Siccome, grazie al cielo, è l’ora di pranzo ed è estate profonda, al supermercato non c’è quasi nessuno e le casse, di solito con code chilometriche, sono pressoché libere e una addirittura deserta. È aperta e presidiata da un cassiere. Siccome non mi pare vero, mi affaccio e educatamente chiedo: “Buongiorno, mi scusi, la cassa è in funzione”?
Il tizio, faccia patibolare, si gira di scatto con espressione risentita e mi fa: “Se mi dai (NB: “dai”) il tempo di contare i soldi…”, e si rimette a fare quello che stava facendo.
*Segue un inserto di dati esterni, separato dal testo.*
==> config.mk <==
export PLATFORM = sky130hd
export DESIGN_NAME = idp_top
export DESIGN_NICKNAME = d
export VERILOG_FILES = /design/src/inc/idp_pkg.sv /design/src/hdl/idp_axil.sv /design/src/hdl/idp_check.sv /design/src/hdl/idp_top.sv
export SDC_FILE = /design/constraint.sdc
export NUM_CORES = 1
export LEC_CHECK = 0
export ABC_AREA = 1
export ABC_CLOCK_PERIOD_IN_PS = 3700
export BUFFER_PORTS_ARGS = -buffer_cell sky130_fd_sc_hd__buf_2
export CORE_MARGIN = 2
export CORE_UTILIZATION = 50
export DETAILED_ROUTE_END_ITERATION = 7
export GPL_TIMING_DRIVEN = 0
export PLACE_DENSITY_LB_ADDON = 0.3
export SETUP_SLACK_MARGIN = 0.2
export SYNTH_ARGS = -nofsm -noshare
export SYNTH_HDL_FRONTEND = slang
export SYNTH_SLANG_ARGS = --single-unit
export TNS_END_PERCENT = 50
==> constraint.sdc <==
create_clock -name aclk -period 3.7 [get_ports aclk]
set_clock_uncertainty 0.05 [all_clocks]
set_input_delay 0.37 -clock aclk [delete_from_list [all_inputs] [get_ports aclk]]
set_output_delay 0.37 -clock aclk [all_outputs]
set_load 0.01 [all_outputs]
==> src/inc/idp_pkg.sv <==
// package: register map, field layout, codes and helpers of the permission entry check
package idp_pkg;

  // ******************************************************
  // register map (byte addresses on the 8-bit bus address)
  // ******************************************************
  localparam int ADDR_W = 8;
  localparam logic [7:0] ENTRY_OFS = 8'h00;  // submitter identity, type, lock, usable
  localparam logic [7:0] ACCESS_OFS = 8'h04; // access identity, privilege, write, read
  localparam logic [7:0] STATUS_OFS = 8'h08; // sticky events, write one to clear
  localparam logic [7:0] MASK_OFS = 8'h0c;   // interrupt mask, same layout as status
  localparam logic [7:0] ERROR_OFS = 8'h10;  // code of the latest check

  // ******************************************************
  // field positions and reset values
  // ******************************************************
  localparam int ID_LSB = 12;       // both identity fields sit in bits 31:12
  localparam int ID_W = 20;
  localparam int TYPE_LSB = 2;      // entry type, bits 3:2
  localparam int LOCK_BIT = 1;      // update-lock flag
  localparam int USABLE_BIT = 0;    // usable flag
  localparam int PRIV_BIT = 2;      // access privilege control
  localparam int WEN_BIT = 1;       // write permission
  localparam int REN_BIT = 0;       // read permission
  localparam int EVT_W = 2;
  localparam int EVT_REJECT = 0;    // a descriptor was refused
  localparam int EVT_ACCEPT = 1;    // a descriptor was accepted
  localparam logic [31:0] ENTRY_RST = 32'h0000_0000;
  localparam logic [31:0] ACCESS_RST = 32'h0000_0000;
  localparam logic [1:0] MASK_RST = 2'h0;

  // ******************************************************
  // entry types and completion codes
  // ******************************************************
  localparam logic [1:0] TYPE_SINGLE = 2'h0; // single_access_single_submitter
  localparam logic [1:0] TYPE_MULTI = 2'h1;  // single_access_multi_submitter
  localparam logic [3:0] ERR_NONE = 4'h0;
  localparam logic [3:0] ERR_UNUSABLE = 4'h1;
  localparam logic [3:0] ERR_TYPE = 4'h2;
  localparam logic [3:0] ERR_UPDATE = 4'h3;
  localparam logic [3:0] ERR_WRITE = 4'h4;
  localparam logic [3:0] ERR_READ = 4'h5;
  localparam logic [3:0] ERR_SUBMIT = 4'h6;
  localparam logic [1:0] RESP_OKAY = 2'h0;
  localparam logic [1:0] RESP_SLVERR = 2'h2;

  // check sequencer states, one-hot
  typedef enum logic [1:0] {
    ST_IDLE = 2'b01,
    ST_BITMAP = 2'b10
  } idp_state_e;

  // ******************************************************
  // helpers
  // ******************************************************
  // replace the bytes selected by the strobes
  function automatic logic [31:0] idp_merge(input logic [31:0] old_v,
                                            input logic [31:0] new_v,
                                            input logic [3:0] strb);
    logic [31:0] r;
    r = old_v;
    for (int i = 0; i < 4; i++) begin
      if (strb[i]) begin
        r[i*8 +: 8] = new_v[i*8 +: 8];
      end
    end
    return r;
  endfunction

  // true for an address that holds a register
  function automatic logic idp_mapped(input logic [7:0] a);
    return (a == ENTRY_OFS) || (a == ACCESS_OFS) || (a == STATUS_OFS) ||
           (a == MASK_OFS) || (a == ERROR_OFS);
  endfunction

endpackage

==> src/hdl/idp_axil.sv <==
// module: axi4-lite slave front end that turns bus transfers into register strobes
module idp_axil
  import idp_pkg::*;
(
  // clock and reset
  input wire logic aclk,
  input wire logic aresetn,
  // axi4-lite write channels
  input wire logic [ADDR_W-1:0] awaddr,
  input wire logic awvalid,
  output logic awready,
  input wire logic [31:0] wdata,
  input wire logic [3:0] wstrb,
  input wire logic wvalid,
  output logic wready,
  output logic [1:0] bresp,
  output logic bvalid,
  input wire logic bready,
  // axi4-lite read channels
  input wire logic [ADDR_W-1:0] araddr,
  input wire logic arvalid,
  output logic arready,
  output logic [31:0] rdata,
  output logic [1:0] rresp,
  output logic rvalid,
  input wire logic rready,
  // register side
  output logic wr_en,
  output logic [ADDR_W-1:0] wr_addr,
  output logic [31:0] wr_data,
  output logic [3:0] wr_strb,
  output logic [ADDR_W-1:0] rd_addr,
  input wire logic [31:0] rd_data
);

  typedef struct packed {
    logic awready;
    logic wready;
    logic have_aw;
    logic have_w;
    logic [ADDR_W-1:0] waddr;
    logic [31:0] wdata;
    logic [3:0] wstrb;
    logic bvalid;
    logic [1:0] bresp;
    logic wr_en;
    logic arready;
    logic rpend;
    logic [ADDR_W-1:0] raddr;
    logic rvalid;
    logic [31:0] rdata;
    logic [1:0] rresp;
  } idp_axil_s;

  idp_axil_s st_reg;
  idp_axil_s st_next;

  // ******************************************************
  // next state
  // ******************************************************
  // address and data may come in either order; the response waits for both
  always_comb begin
    st_next = st_reg;
    st_next.wr_en = 1'b0;
    if (awvalid && st_reg.awready) begin
      st_next.have_aw = 1'b1;
      st_next.waddr = awaddr;
    end
    if (wvalid && st_reg.wready) begin
      st_next.have_w = 1'b1;
      st_next.wdata = wdata;
      st_next.wstrb = wstrb;
    end
    // both halves held: one register strobe for a mapped address, with the response in the same cycle
    if (st_reg.have_aw && st_reg.have_w && !st_reg.bvalid) begin
      st_next.wr_en = idp_mapped(st_reg.waddr);
      st_next.bresp = idp_mapped(st_reg.waddr) ? RESP_OKAY : RESP_SLVERR;
      st_next.bvalid = 1'b1;
      st_next.have_aw = 1'b0;
      st_next.have_w = 1'b0;
    end
    if (st_reg.bvalid && bready) begin
      st_next.bvalid = 1'b0;
    end
    // read: address one cycle, mux settles, data the next
    if (arvalid && st_reg.arready) begin
      st_next.rpend = 1'b1;
      st_next.raddr = araddr;
    end
    if (st_reg.rpend) begin
      st_next.rpend = 1'b0;
      st_next.rvalid = 1'b1;
      st_next.rdata = idp_mapped(st_reg.raddr) ? rd_data : 32'h0000_0000;
      st_next.rresp = idp_mapped(st_reg.raddr) ? RESP_OKAY : RESP_SLVERR;
    end
    if (st_reg.rvalid && rready) begin
      st_next.rvalid = 1'b0;
    end
    // one transfer of each kind at a time
    st_next.awready = !st_next.have_aw && !st_next.bvalid;
    st_next.wready = !st_next.have_w && !st_next.bvalid;
    st_next.arready = !st_next.rpend && !st_next.rvalid;
  end

  // ******************************************************
  // state register
  // ******************************************************
  always_ff @(posedge aclk) begin
    if (!aresetn) begin
      st_reg <= '0;
    end else begin
      st_reg <= st_next;
    end
  end

  assign awready = st_reg.awready;
  assign wready = st_reg.wready;
  assign bresp = st_reg.bresp;
  assign bvalid = st_reg.bvalid;
  assign arready = st_reg.arready;
  assign rdata = st_reg.rdata;
  assign rresp = st_reg.rresp;
  assign rvalid = st_reg.rvalid;
  assign wr_en = st_reg.wr_en;
  assign wr_addr = st_reg.waddr;
  assign wr_data = st_reg.wdata;
  assign wr_strb = st_reg.wstrb;
  assign rd_addr = st_reg.raddr;

endmodule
La cosa, o meglio il tono mi irrita profondamente e a mia volta rispondo piuttosto alterato: “Ho solo chiesto, eh!”.
Reazioni: nessuna.
Lui con lentezza esasperante continua a contare qualche chilo di spiccioli e io con finta pazienza aspetto incombente che abbia finito. Altri clienti, increduli, si accodano dopo di me. Passano sei o sette minuti. Dopodiché il nostro amico, con flemma da moviola e senza profferire verbo, comincia a passare la mia spesa sotto lo scanner.
Batte il totale, per non sprecare voce preziosa nemmeno mi dice quanto devo e aspetta che veda l’importo da solo sul display, io (muto) porgo il contante, lui lo mette nel cassetto, stampa lo scontrino e addio.
Mi ha fatto tornare in mente un monaco che, tanti anni fa, era stato messo alla cassa dei souvenir di un famoso monastero, cassa che era considerata tra i religiosi posizione “punitiva”. E lui pertanto trattava gli ignari acquirenti con la singolare quanto sorprendente ostilità che non ci si aspetta da chi porta un saio.
Peccato che il cassiere di ieri non fosse un monaco, non portasse il saio e officiasse uno dei massimi templi del consumismo.